What follows belongs to an exercise in optimizing a design on an open flow for small area, a short achievable clock period and few clock cycles per item; a production flow would make more cautious choices. RTL that was checked went through simulation tests only; none was proved equivalent to the original. Power and IR drop assume default switching activity.

red:
// wqe_fetch_top
module wqe_fetch_top
#(
    parameter int MAX_QP   = 16,
    parameter int SQ_DEPTH = 4096,
    parameter int BODY     = 32          
)(
    input  logic                  clk,
    input  logic                  rst_n,
    output logic                  o_fetch_ready,
    input  logic                  i_arbit_val,
    input  logic [QPID_WIDTH-1:0] i_qp_idx,
    input  logic [MAX_QP-1:0]     i_active,
    input  logic [MAX_QP-1:0]     i_wqe_cache_alfull,
    input  logic [ADDR_WIDTH-1:0] i_sq_base,
    output logic [ADDR_WIDTH-1:0] o_axi_araddr,
    output logic                  o_axi_arvalid,
    input  logic                  i_axi_arready,
    input  logic [WQE_WIDTH-1:0]  i_axi_rdata,
    input  logic                  i_axi_rvalid,
    output logic                  o_axi_rready,
    output logic                  o_wqe_cache_wr,
    output logic [WQE_WIDTH-1:0]  o_wqe,
    input  logic [MAX_QP-1:0]     i_wqe_cache_full
);
    localparam int PI_WIDTH = $clog2(SQ_DEPTH);
    localparam int BA       = $clog2(BODY);
    localparam int OFF_LSB  = $clog2(WQE_BYTES);
    localparam int OFF_W    = ADDR_WIDTH - OFF_LSB;
    logic                  g_valid;
    logic [QPID_WIDTH-1:0] g_qp;
    logic [PI_WIDTH-1:0]   sq_pi  [MAX_QP];
    logic                  pi_init;
    logic                  ar_valid;
    logic [OFF_W-1:0]      ar_addr;
    logic                  hd_vld;
    logic [MAX_QP-1:0]     hd_sel;      
    logic [QPID_WIDTH-1:0] hd_qp;
    logic [QPID_WIDTH-1:0] body [BODY];
    logic [BA:0]           bwp;
    logic [BA:0]           brp;
    logic                  req_ok_q;
    logic                  fr_a;
    logic                  grant;
    logic                  xfer;
    logic                  ar_fire;
    logic                  push;
    logic                  body_empty;   
    logic                  body_full;    
    logic                  to_head;
  ...
Size in the first run: ~390 flip-flops, roughly 21,000 µm² of cells after synthesis.
==> module wqe_fetch_top, before the edit <==
module wqe_fetch_top
#(
    parameter int MAX_QP   = 16,
    parameter int SQ_DEPTH = 4096,
    parameter int BODY     = 32          
)(
    input  logic                  clk,
    input  logic                  rst_n,
    output logic                  o_fetch_ready,
    input  logic                  i_arbit_val,
    input  logic [QPID_WIDTH-1:0] i_qp_idx,
    input  logic [MAX_QP-1:0]     i_active,
    input  logic [MAX_QP-1:0]     i_wqe_cache_alfull,
    input  logic [ADDR_WIDTH-1:0] i_sq_base,
    output logic [ADDR_WIDTH-1:0] o_axi_araddr,
    output logic                  o_axi_arvalid,
    input  logic                  i_axi_arready,
    input  logic [WQE_WIDTH-1:0]  i_axi_rdata,
    input  logic                  i_axi_rvalid,
    output logic                  o_axi_rready,
    output logic                  o_wqe_cache_wr,
    output logic [WQE_WIDTH-1:0]  o_wqe,
    input  logic [MAX_QP-1:0]     i_wqe_cache_full
);
    localparam int PI_WIDTH = $clog2(SQ_DEPTH);
    localparam int BA       = $clog2(BODY);
    localparam int OFF_LSB  = $clog2(WQE_BYTES);
    localparam int OFF_W    = ADDR_WIDTH - OFF_LSB;
    logic                  g_valid;
    logic [QPID_WIDTH-1:0] g_qp;
    logic [PI_WIDTH-1:0]   sq_pi  [MAX_QP];
    logic                  pi_init;
    logic                  ar_valid;
    logic [OFF_W-1:0]      ar_addr;
    logic                  hd_vld;
    logic [MAX_QP-1:0]     hd_sel;      
    logic [QPID_WIDTH-1:0] hd_qp;
    logic [QPID_WIDTH-1:0] body [BODY];
    logic [BA:0]           bwp;
    logic [BA:0]           brp;
    logic                  req_ok_q;
    logic                  fr_a;
    logic                  grant;
    logic                  xfer;
    logic                  ar_fire;
    logic                  push;
    logic                  body_empty;   
    logic                  body_full;    
    logic                  to_head;
    logic [PI_WIDTH-1:0]   cur_pi;
    logic [QPID_WIDTH-1:0] hd_nxt;
    function automatic logic [OFF_W-1:0] prefix_add(input logic [OFF_W-1:0] a,
                                                    input logic [OFF_W-1:0] b);
        logic [OFF_W-1:0] g;
        logic [OFF_W-1:0] p;
        logic [OFF_W-1:0] gg;
        logic [OFF_W-1:0] pp;
        g  = a & b;
        p  = a ^ b;
        gg = g;
        pp = p;
        for (int l = 1; l < OFF_W; l = l * 2)
            for (int i = 0; i < OFF_W; i++)
                if ((i / l) % 2 == 1)
                begin
                    gg[i] = gg[i] | (pp[i] & gg[(i / l) * l - 1]);
                    pp[i] = pp[i] & pp[(i / l) * l - 1];
                end
        prefix_add = p ^ {gg[OFF_W-2:0], 1'b0};
    endfunction
    assign xfer          = g_valid & ~body_full & (~ar_valid | i_axi_arready);
    assign o_fetch_ready = fr_a | (req_ok_q & ~body_full & i_axi_arready);
    logic                  req_ok;
    logic                  g_valid_d;
    logic                  ar_valid_d;
    logic [BA:0]           bwp_d;
    logic [BA:0]           brp_d;
    logic                  body_full_d;
    logic                  body_empty_d;
    assign req_ok      = (|i_active) & ~(&i_wqe_cache_alfull);
    assign g_valid_d   = grant | (g_valid & ~xfer);
    assign ar_valid_d  = xfer | (ar_valid & ~ar_fire);
    assign bwp_d       = bwp + (BA+1)'(xfer & ~to_head);
    assign brp_d       = brp + (BA+1)'(push & ~body_empty);
    assign body_full_d  = (bwp_d == {~brp_d[BA], brp_d[BA-1:0]});
    assign body_empty_d = (bwp_d == brp_d);
    assign grant         = i_arbit_val & o_fetch_ready;
    assign ar_fire       = ar_valid & i_axi_arready;
    assign cur_pi        = sq_pi[g_qp];
    assign to_head       = ~hd_vld | (push & body_empty);
    always_ff @(posedge clk or negedge rst_n)
    begin
        if (!rst_n)
        begin
            g_valid  <= 1'b0;
            pi_init  <= 1'b0;
            ar_valid <= 1'b0;
            hd_vld   <= 1'b0;
            bwp      <= '0;
            brp      <= '0;
            req_ok_q <= 1'b0;
            fr_a     <= 1'b0;
            body_full  <= 1'b0;
            body_empty <= 1'b1;
        end
        else
        begin
            req_ok_q <= req_ok;
            fr_a     <= req_ok & (~g_valid_d | (~body_full_d & ~ar_valid_d));
            body_full  <= body_full_d;
            body_empty <= body_empty_d;
            if (grant)
                g_valid <= 1'b1;
            else if (xfer)
                g_valid <= 1'b0;
            pi_init  <= 1'b1;
            if (xfer)
                ar_valid <= 1'b1;
            else if (ar_fire)
                ar_valid <= 1'b0;
            if (xfer)
                hd_vld <= 1'b1;
            else if (push & body_empty)
                hd_vld <= 1'b0;
            bwp <= bwp_d;
            brp <= brp_d;
        end
    end
    always_ff @(posedge clk)
    begin
        if (grant)
            g_qp <= i_qp_idx;
        for (int q = 0; q < MAX_QP; q++)
            if (~pi_init | (xfer & (g_qp == QPID_WIDTH'(q))))
                sq_pi[q] <= pi_init ? cur_pi + 1'b1 : '0;
        if (xfer)
        begin
            ar_addr <= prefix_add(i_sq_base[ADDR_WIDTH-1:OFF_LSB], OFF_W'({g_qp, cur_pi}));
        end
        if (xfer & ~to_head)
            body[bwp[BA-1:0]] <= g_qp;
        if ((xfer & to_head) | push)
        begin
            hd_sel <= MAX_QP'(1) << hd_nxt;
        end
    end
    assign o_axi_arvalid = ar_valid;
    assign o_axi_araddr  = {ar_addr, i_sq_base[OFF_LSB-1:0]};
    assign hd_nxt = (xfer & to_head) ? g_qp : body[brp[BA-1:0]];
    always_comb
    begin
        hd_qp = '0;
        for (int q = 0; q < MAX_QP; q++)
            if (hd_sel[q])
                hd_qp = hd_qp | QPID_WIDTH'(q);
    end
    assign o_wqe_cache_wr = i_axi_rvalid & hd_vld;
    assign o_axi_rready   = ~|(i_wqe_cache_full & hd_sel);
    assign push           = o_wqe_cache_wr & o_axi_rready;
    assign o_wqe          = {{PAD_WIDTH{1'b0}}, hd_qp, i_axi_rdata[QPID_LSB-1:0]};
endmodule
Settings: LEC_CHECK=0, CAP_MARGIN=0, CORE_AREA=10 10 410 410, DIE_AREA=0 0 420 420, SETUP_SLACK_MARGIN=4.2, SLEW_MARGIN=0; clock period 8.0 ns.
standard.sh (not shown) runs the stock make flow with config.mk's settings and CLKGATE_MAP_FILE= SYNTH_SCRIPT=/design/flow/synth_recipe.tcl, a recipe that flattens the netlist after the stock synthesis.
==> flow/flow/run.sh <==
#!/bin/bash
# Standard layout with four changes: port buffers are buf_1, constant outputs share
# tie cells through per-port buffers (flow/ties.tcl), o_axi_rready gets a shallow
# cone of its own (flow/rready.tcl), and CTS adds no dummy loads.
set -euo pipefail
here=$(pwd)
export BUFFER_PORTS_ARGS="-buffer_cell sky130_fd_sc_hd__buf_1"
export POST_GLOBAL_PLACE_TCL=$here/flow/ties.tcl
export POST_FLOORPLAN_TCL=$here/flow/rready.tcl
export CTS_ARGS="-sink_clustering_enable -repair_clock_nets -dont_use_dummy_load -buf_list {sky130_fd_sc_hd__clkbuf_4 sky130_fd_sc_hd__clkbuf_8} -sink_clustering_size 10 -sink_clustering_max_diameter 50"
bash standard.sh > standard.log 2>&1
Other scripts of this flow, unchanged in this note and not shown: flow/flow/rready.tcl, flow/flow/ties.tcl
For blue, these inputs were changed with respect to red:
--- a/flow/design.v
+++ b/flow/design.v
@@ -48,13 +48,14 @@
     localparam int PI_WIDTH = $clog2(SQ_DEPTH);
     localparam int BA       = $clog2(BODY);
     localparam int OFF_LSB  = $clog2(WQE_BYTES);
     localparam int OFF_W    = ADDR_WIDTH - OFF_LSB;
     logic                  g_valid;
+    logic [MAX_QP-1:0]     g_sel;       
     logic [QPID_WIDTH-1:0] g_qp;
     logic [PI_WIDTH-1:0]   sq_pi  [MAX_QP];
-    logic                  pi_init;
+    logic [MAX_QP-1:0]     pi_vld;
     logic                  ar_valid;
     logic [OFF_W-1:0]      ar_addr;
     logic                  hd_vld;
     logic [MAX_QP-1:0]     hd_sel;      
     logic [QPID_WIDTH-1:0] hd_qp;
@@ -107,18 +108,29 @@
     assign brp_d       = brp + (BA+1)'(push & ~body_empty);
     assign body_full_d  = (bwp_d == {~brp_d[BA], brp_d[BA-1:0]});
     assign body_empty_d = (bwp_d == brp_d);
     assign grant         = i_arbit_val & o_fetch_ready;
     assign ar_fire       = ar_valid & i_axi_arready;
-    assign cur_pi        = sq_pi[g_qp];
+    always_comb
+    begin
+        cur_pi = '0;
+        g_qp   = '0;
+        for (int q = 0; q < MAX_QP; q++)
+        begin
+            if (g_sel[q] & pi_vld[q])
+                cur_pi = cur_pi | sq_pi[q];
+            if (g_sel[q])
+                g_qp = g_qp | QPID_WIDTH'(q);
+        end
+    end
     assign to_head       = ~hd_vld | (push & body_empty);
     always_ff @(posedge clk or negedge rst_n)
     begin
         if (!rst_n)
         begin
             g_valid  <= 1'b0;
-            pi_init  <= 1'b0;
+            pi_vld   <= '0;
             ar_valid <= 1'b0;
             hd_vld   <= 1'b0;
             bwp      <= '0;
             brp      <= '0;
             req_ok_q <= 1'b0;
@@ -134,11 +146,12 @@
             body_empty <= body_empty_d;
             if (grant)
                 g_valid <= 1'b1;
             else if (xfer)
                 g_valid <= 1'b0;
-            pi_init  <= 1'b1;
+            if (xfer)
+                pi_vld <= pi_vld | g_sel;
             if (xfer)
                 ar_valid <= 1'b1;
             else if (ar_fire)
                 ar_valid <= 1'b0;
             if (xfer)
@@ -150,14 +163,14 @@
         end
     end
     always_ff @(posedge clk)
     begin
         if (grant)
-            g_qp <= i_qp_idx;
+            g_sel <= MAX_QP'(1) << i_qp_idx;
         for (int q = 0; q < MAX_QP; q++)
-            if (~pi_init | (xfer & (g_qp == QPID_WIDTH'(q))))
-                sq_pi[q] <= pi_init ? cur_pi + 1'b1 : '0;
+            if (xfer & g_sel[q])
+                sq_pi[q] <= cur_pi + 1'b1;
         if (xfer)
         begin
             ar_addr <= prefix_add(i_sq_base[ADDR_WIDTH-1:OFF_LSB], OFF_W'({g_qp, cur_pi}));
         end
         if (xfer & ~to_head)
--- outcome ---
Power in sequential cells is lower on red. Per the comparison of blue with red, post-synthesis cell count up 1.2%; via count of the first global-routing pass down 113; placed cell count up 25; sequential cell count up 27; routed wire length down 8000 µm. From red to blue the numbers moved as follows: number of instances resized during post-cts repair shows a reduction of about 30%, setup slack of the most critical reg-to-reg path shows an increase of 0.25 ns, first-iteration DRC count shows a reduction of 19. blue vs red, worst setup path startpoint: i_wqe_cache_full[8] vs g_qp[3]$_DFFE_PP_. Per the comparison of blue with red, clock net sink count has increased, final design area excluding fillers has decreased, proportion of power drawn by combinational gates has decreased, total combinational power has decreased. Of blue and red, red shows the higher shortest clock period the worst path allows after layout, with blue below it.
Testbench counts of blue, summed over its fixed seeds: cycles 11,267, items 8,000.
Function not checked in red: the RTL went through the layout flow alone.

[separate check: timing with driven ports]
The flow's constraints put no driver on any port. The routed layouts listed below were extracted and timed again, unchanged, in two steps. Step 1, drivers: a clkbuf_16 drives clk and a buf_2 each remaining input, both assumed. Step 2, shift: input delay + t, output delay - t, t = (earliest + latest rising clock arrival at the registers) / 2. This alone moves slack from input paths to output paths. Slacks: ideal / step 1 / step 2; pairs: ideal / step 1.
run | t, ns | slack for setup (ns) | worst setup path at the end
red | 0.643 | 4.027 / 4.027 / 3.637 | input to register
blue | 0.659 | 4.052 / 4.005 / 3.544 | input to register
After both steps setup and hold are still met in every run listed. The setup slack of blue, which loses most, moves by -0.047 ns with the drivers and by -0.508 ns with both steps.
____________
Only the number should be given: how many lines of the data contain the word "checked"?

2